Enrico Zini writes ("dgit and upstream git repos"):
> This is my scenario: I'm the upstream developer, I have an existing git
> repo with all the project history, and I'd like to be able to git push
> to debian using dgit.
> I ran "dgit fetch", I ran "git checkout -b dgit/sid dgit/dgit/sid" and
> all was fine.
> When I had my new upstream version ready, however, and tried to merge it
> into the dgit branch, I realised that my development branch did not
> contain ./configure, Makefile.in and other autogenerated stuff, while
> the dgit branch of course did.


Since dgit is a way of editing the Debian archive using git, you
obviously have to have the actual complete contents of the Debian
package in your dgit git trees.

It appears that you want the Debian package to contain a different set
of files to the upstream git history.  I think this is a bad idea and
I have a rant about the meaning of `source code' which I will write at
the end of this message.

But nevertheless, doing this with dgit is easy.

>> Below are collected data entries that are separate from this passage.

What follows belongs to an exercise in optimizing a design on an open flow for small area, a short achievable clock period and few clock cycles per item; a production flow would make more cautious choices.
No run shown here included a check of the RTL's function; only the layout flow was run.
Power is estimated from default activity; no workload was simulated.

<file path="flow/config.mk">
export PLATFORM = sky130hd
export DESIGN_NAME = spu_adpcm_decoder
export DESIGN_NICKNAME = spu_adpcm_decoder
export VERILOG_FILES = /design/flow/design.v
export SDC_FILE = /design/flow/constraint.sdc
export NUM_CORES = 4
export LEC_CHECK = 0
export CAP_MARGIN = 20
export CORE_MARGIN = 2
export CORE_UTILIZATION = 40
export SLEW_MARGIN = 20
</file>
<file path="flow/constraint.sdc">
create_clock -name core_clock -period 14.5 [get_ports {clk}]
set_input_delay 2.9000 -clock core_clock [delete_from_list [all_inputs] [get_ports {clk}]]
set_output_delay 2.9000 -clock core_clock [all_outputs]
set_load 0.01 [all_outputs]
</file>
<file path="flow/design.v">
module spu_adpcm_decoder (
    input  wire         clk,
    input  wire         rst,           
    input  wire         in_valid,
    output wire         in_ready,
    input  wire [4:0]   in_voice,      
    input  wire [127:0] in_block,      
    output wire         out_valid,
    input  wire         out_ready,
    output wire [15:0]  out_sample,    
    output wire [4:0]   out_voice,
    output wire [4:0]   out_index,     
    output wire [2:0]   out_flags      
);
    localparam NV = 24;
    localparam W  = 23;                
    localparam AW = 29;                
    localparam HW = 2 * W;             
    reg [NV*HW-1:0] ring;              
    reg [4:0]       pos;               
    reg             sweep;             
    reg [HW-1:0]    pnd;               
    reg [4:0]       pnd_voice;
    reg             pnd_v;
    reg [HW-1:0]    fet;               
    reg             fet_v;
    wire            wb_hit  = pnd_v && (pos == pnd_voice);
    wire [HW-1:0]   head_in = sweep ? {HW{1'b0}} : (wb_hit ? pnd : ring[HW-1:0]);
    always @(posedge clk)
        ring <= {head_in, ring[NV*HW-1:HW]};
    always @(posedge clk) begin
        if (rst) begin
            pos   <= 5'd0;
            sweep <= 1'b1;
        end else begin
            pos <= (pos == NV - 1) ? 5'd0 : pos + 5'd1;
            if (pos == NV - 1) sweep <= 1'b0;
        end
    end
    reg [111:0] b_nib;
    reg [3:0]   b_shift;
    reg [3:0]   b_filt;               
    reg [2:0]   b_flags;
    reg [4:0]   b_voice;
    reg         bfull;                
    reg         in_ready_r;
    wire in_fire = in_valid && in_ready_r;
    wire [2:0] in_f = in_block[6:4];
    wire [3:0] in_filt = {in_f[2], in_f == 3'd3, in_f == 3'd2, in_f == 3'd1};
    reg         cw;                    
    reg [4:0]   cidx;                  
    reg [15:0]  craw;                  
    reg [3:0]   cn2;                   
    reg [3:0]   cshift;
    reg [3:0]   cf;                    
    reg [2:0]   cflags;
    reg [4:0]   curv;                  
    reg         curv_v;
    reg [W-1:0] l0;
    reg [W-1:0] l1;
    reg         out_v;
    reg [W-1:0] out_pred;
    reg [4:0]   out_voice_r;
    reg [4:0]   out_index_r;
    reg [2:0]   out_flags_r;
    wire [AW-1:0] x0 = {{(AW-W){l0[W-1]}}, l0};
    wire [AW-1:0] x1 = {{(AW-W){l1[W-1]}}, l1};
    wire f1 = cf[0], f2 = cf[1], f3 = cf[2], f4 = cf[3];
    wire [AW-1:0] rA = ({AW{f1}} & (x0 << 6)) | ({AW{f2 | f3 | f4}} & (x0 << 7));
    wire [AW-1:0] rB = ({AW{f1 | f4}} & ~(x0 << 2)) | ({AW{f2}} & ~(x0 << 3)) | ({AW{f3}} & ~(x0 << 5));
    wire [AW-1:0] rC = ({AW{f2}} & ~(x0 << 2)) | ({AW{f3}} & (x0 << 1)) | ({AW{f4}} & ~(x0 << 1));
    wire [AW-1:0] rD = {AW{f2}} & ~x0;
    wire [AW-1:0] rE = {AW{f2 | f3 | f4}} & ~(x1 << 6);
    wire [AW-1:0] rF = ({AW{f2 | f3}} & (x1 << 3)) | ({AW{f4}} & (x1 << 2));
    wire [AW-1:0] rG = ({AW{f2}} & (x1 << 2)) | ({AW{f3}} & x1);
    wire [AW-1:0] rK = 32 + (f1 ? 1 : 0) + (f2 ? 4 : 0) + (f3 ? 2 : 0) + (f4 ? 3 : 0);
    function [2*AW-1:0] csa;
        input [AW-1:0] a, b, c;
        begin
            csa[AW-1:0]    = a ^ b ^ c;
            csa[2*AW-1:AW] = ((a & b) | (a & c) | (b & c)) << 1;
        end
    endfunction
    wire [2*AW-1:0] s1a = csa(rA, rB, rC);
    wire [2*AW-1:0] s1b = csa(rD, rE, rF);
    wire [2*AW-1:0] s2a = csa(s1a[AW-1:0], s1a[2*AW-1:AW], s1b[AW-1:0]);
    wire [2*AW-1:0] s2b = csa(s1b[2*AW-1:AW], rG, rK);
    wire [2*AW-1:0] s3  = csa(s2a[AW-1:0], s2a[2*AW-1:AW], s2b[AW-1:0]);
    wire [2*AW-1:0] s4  = csa(s3[AW-1:0], s3[2*AW-1:AW], s2b[2*AW-1:AW]);
    wire [AW-1:0]   ax  = s4[AW-1:0];
    wire [AW-1:0]   ay  = s4[2*AW-1:AW];
    wire [AW-1:0] acc = ax + ay;
    wire          neg = acc[AW-1];
    wire [AW-1:0] rR  = {{(AW-22){craw[15]}}, craw, 6'd0};
    wire [2*AW-1:0] t0s = csa(ax, ay, rR);
    wire [2*AW-1:0] t1s = csa(ax, ay, rR | 63);
    wire [AW-1:0] t0 = t0s[AW-1:0] + t0s[2*AW-1:AW];
    wire [AW-1:0] t1 = t1s[AW-1:0] + t1s[2*AW-1:AW];
    wire [W-1:0]  pred = neg ? t1[W+5:6] : t0[W+5:6];
    function [15:0] rawof;
        input [3:0] n;
        input [3:0] sh;
        begin
            rawof = $signed({n, 12'd0}) >>> sh;
        end
    endfunction
    wire       emit   = !cw && (!out_v || out_ready);
    wire       start  = bfull && (cw || (emit && cidx == 5'd27));
    wire       same   = curv_v && (b_voice == curv);
    wire       swap   = start && !same;
    wire [4:0]  ridx   = cidx + 5'd2;
    wire [3:0]  b_next = b_nib[ridx*4 +: 4];
    wire fwant = in_valid && !bfull && !fet_v && !(curv_v && in_voice == curv);
    wire fhit  = fwant && (pos == in_voice);
    always @(posedge clk) begin
        if (start) begin
            cidx   <= 5'd0;
            craw   <= rawof(b_nib[3:0], b_shift);
            cn2    <= b_nib[7:4];
            cshift <= b_shift;
            cf     <= b_filt;
            cflags <= b_flags;
            curv   <= b_voice;
        end else if (emit && cidx != 5'd27) begin
            cidx <= cidx + 5'd1;
            craw <= rawof(cn2, cshift);
            cn2  <= b_next;
        end
        if (swap) begin
            l0 <= fet[W-1:0];
            l1 <= fet[HW-1:W];
        end else if (start || (emit && cidx != 5'd27)) begin
            l0 <= pred;
            l1 <= l0;
        end
        if (swap && curv_v) begin
            pnd       <= {l0, pred};
            pnd_voice <= curv;
        end
        if (fhit)
            fet <= head_in;
        if (emit) begin
            out_pred    <= pred;
            out_voice_r <= curv;
            out_index_r <= cidx;
            out_flags_r <= cflags;
        end
        if (in_ready_r) begin
            b_nib   <= in_block[127:16];
            b_shift <= in_block[3:0];
            b_filt  <= in_filt;
            b_flags <= in_block[10:8];
            b_voice <= in_voice;
        end
    end
    wire bfull_n  = bfull ? !start : in_fire;
    wire cw_n     = start ? 1'b0 : (emit && cidx == 5'd27) ? 1'b1 : cw;
    wire [4:0] cidx_n = start ? 5'd0 : (emit && cidx != 5'd27) ? cidx + 5'd1 : cidx;
    wire curv_v_n = curv_v || start;
    wire [4:0] curv_n = start ? b_voice : curv;
    wire fet_v_n  = swap ? 1'b0 : (fet_v || fhit);
    always @(posedge clk) begin
        if (rst) begin
            bfull      <= 1'b0;
            cw         <= 1'b1;
            curv_v     <= 1'b0;
            fet_v      <= 1'b0;
            pnd_v      <= 1'b0;
            out_v      <= 1'b0;
            in_ready_r <= 1'b0;
        end else begin
            bfull  <= bfull_n;
            cw     <= cw_n;
            curv_v <= curv_v_n;
            fet_v  <= fet_v_n;
            if (swap && curv_v)
                pnd_v <= 1'b1;
            else if (wb_hit && !sweep)
                pnd_v <= 1'b0;
            if (emit)
                out_v <= 1'b1;
            else if (out_ready)
                out_v <= 1'b0;
            in_ready_r <= in_valid && !in_fire && !bfull_n &&
                          (cw_n || cidx_n == 5'd26 || cidx_n == 5'd27) &&
                          ((curv_v_n && in_voice == curv_n) || fet_v_n);
        end
    end
    wire in_range = (out_pred[W-1:15] == {(W-15){1'b0}}) || (out_pred[W-1:15] == {(W-15){1'b1}});
    assign in_ready   = in_ready_r;
    assign out_valid  = out_v;
    assign out_sample = in_range ? out_pred[15:0] : (out_pred[W-1] ? 16'h8000 : 16'h7fff);
    assign out_voice  = out_voice_r;
    assign out_index  = out_index_r;
    assign out_flags  = out_flags_r;
endmodule
</file>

> If anyone is working in a similar scenario and has a handy workflow
> with dgit, can you please tell me how you do things?

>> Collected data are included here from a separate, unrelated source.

Background: an optimization exercise with open tools, aiming at small area, a short achievable clock period and few clock cycles per item. Do not read the settings as production practice. The RTL was checked by simulation tests, not by an equivalence proof against the original design.

==> v1: inputs <==
==> flow/design.v <==
module sm3_core (
    input  wire         clk,
    input  wire         rst,         
    input  wire         in_valid,
    output wire         in_ready,
    input  wire         in_init,     
    input  wire [511:0] in_block,    
    output reg          out_valid,
    output wire [255:0] out_digest   
);
    localparam [255:0] IV = {32'h7380166f, 32'h4914b2b9, 32'h172442d7, 32'hda8a0600,
                             32'ha96f30bc, 32'h163138aa, 32'he38dee4d, 32'hb0fb0e4e};
    localparam [31:0] T0 = 32'h79cc4519;
    localparam [31:0] T1 = 32'h7a879d8a;
    function [31:0] rotl;
        input [31:0] x;
        input [4:0]  n;
        begin
            rotl = (x << n) | (x >> (6'd32 - {1'b0, n}));
        end
    endfunction
    function [31:0] p0;
        input [31:0] x;
        begin
            p0 = x ^ rotl(x, 5'd9) ^ rotl(x, 5'd17);
        end
    endfunction
    function [31:0] p1;
        input [31:0] x;
        begin
            p1 = x ^ rotl(x, 5'd15) ^ rotl(x, 5'd23);
        end
    endfunction
    reg          busy;
    reg  [5:0]   cnt;                    
    reg  [31:0]  a, b, c, d, e, f, g, h;  
    reg  [31:0]  tj;                     
    reg  [31:0]  hw;                     
    reg  [31:0]  dw;                     
    reg  [255:0] v;                      
    reg  [2:0]   ph;                     
    reg          vflag;                  
    reg  [31:0]  w [0:15];               
    wire last = (cnt == 6'd63);
    wire fin  = busy && last;
    assign in_ready   = (ph == 3'd7) && (!busy || last);
    assign out_digest = v;
    wire acc = in_valid && in_ready;
    wire        early = (cnt[5:4] == 2'd0);
    wire [31:0] a12   = rotl(a, 5'd12);
    wire [31:0] ss1   = rotl(a12 + e + tj, 5'd7);
    wire [31:0] ss2   = ss1 ^ a12;
    wire [31:0] ff    = early ? (a ^ b ^ c) : ((a & b) | (a & c) | (b & c));
    wire [31:0] gg    = early ? (e ^ f ^ g) : ((e & f) | (~e & g));
    wire [31:0] x1    = ff + dw;
    wire [31:0] x2    = gg + hw;
    wire [31:0] tt1   = x1 + ss2;
    wire [31:0] tt2   = x2 + ss1;
    wire [255:0] rs   = {tt1, a, rotl(b, 5'd9), c, p0(tt2), e, rotl(f, 5'd19), g};
    wire [31:0] wn = p1(w[0] ^ w[7] ^ rotl(w[13], 5'd15)) ^ rotl(w[3], 5'd7) ^ w[10];
    wire [255:0] vrot = {v[223:0], v[255:224]};       
    wire [255:0] v0   = vflag ? IV : vrot;            
    wire [255:0] vnew = v0 ^ (fin ? rs : 256'd0);     
    wire [255:0] base = in_init ? IV : vnew;          
    wire [31:0] blk0 = in_block[511:480];
    wire [31:0] blk4 = in_block[383:352];
    wire [31:0] hw_n = acc ? base[31:0]   + blk0          : g + ~w[1];
    wire [31:0] dw_n = acc ? base[159:128] + (blk0 ^ blk4) : c + (w[1] ^ w[5]);
    integer i;
    always @(posedge clk) begin
        if (acc) begin
            for (i = 0; i < 16; i = i + 1)
                w[i] <= in_block[511 - 32*i -: 32] ^ {32{i[0]}};
            {a, b, c, d, e, f, g, h} <= base;
            tj <= T0;
        end else begin
            for (i = 0; i < 15; i = i + 1)
                w[i] <= ~w[i+1];
            w[15] <= wn;
            {a, b, c, d, e, f, g, h} <= rs;
            tj <= (cnt == 6'd15) ? rotl(T1, 5'd16) : rotl(tj, 5'd1);
        end
        hw <= hw_n;
        dw <= dw_n;
        v <= vnew;
        if (rst) begin
            busy      <= 1'b0;
            cnt       <= 6'd0;
            ph        <= 3'd7;
            vflag     <= 1'b1;
            out_valid <= 1'b0;
        end else begin
            ph        <= ph + 3'd1;
            out_valid <= fin;
            if (acc) begin
                busy <= 1'b1;
                cnt  <= 6'd0;
                if (in_init)
                    vflag <= 1'b1;
                else if (busy)
                    vflag <= 1'b0;
            end else begin
                cnt <= cnt + 6'd1;
                if (fin) begin
                    busy  <= 1'b0;
                    vflag <= 1'b0;
                end
            end
        end
    end
endmodule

I think you can do what you want like this:

  dgit fetch sid
  git checkout -b dgit/sid dgit/dgit/sid
     # equivalent to   git checkout dgit/sid   I think
  git reset --hard upstream
  git merge -s ours dgit/dgit/sid
  git clean -xdff
  git add .
  git commit -sm 'Add autogenerated files'
  ed debian/changelog
  dgit push

This assumes that your `upstream' branch has debian/ files.  If it
doesn't then you will need to do something more complicated.  One way
is this:

  git checkout -b dgit/sid dgit/dgit/sid
  git merge -s ours upstream-tag-corresponding-to-this-debian-version
  git merge upstream
  git commit -asm 'Update autogenerated files'

On `source code': I think everyone should have the same definition of
`source code' for git as for tarballs.

That means either:

 1. configure, Makefile.in, etc. are supplied in both.  If you edit
    configure.ac, you run autogen.sh and commit the result.  This
    works perfectly fine and I work this way with many of my own
    projects.  In the Xen project (which I work on during my day job)
    we even commit flex and bison output because some of our
    contributors are using old distro releases with prehistoric

    A disadvantage is that sometimes you see a conflict in configure
    (or another autogenerated file), but you can always solve them
    with ./autogen.sh so it's never a problem.  And you see diffs to
    configure etc. in your VCS history.

    The advantage is that people on deficient operating systems, who
    may not have the necessary version of autoconf or whatever, can
    still build your package from git.  This is quite important if you
    want to be able to take bug reports and code contributions from
    such people!  You can hardly say `pls try latest tip' if they
    can't build it.

 2. None of the autogenerated files are in git or the tarball.  The
    INSTALL file doesn't say `./configure && make && make install';
    it says `./autogen.sh && ./configure ...'.  debian/rules always
    runs ./autogen.sh.

    The advantage is that everyone is always building the package
    fully from the ultimate source code.  The disadvantage is that
    your build-dependencies now always include the latest and greatest
    autoconf or automake or whatever, or you have to delay using new
    features in your build infrastructure until all your downstreams
    and contributors have finally stopped using Centos 5.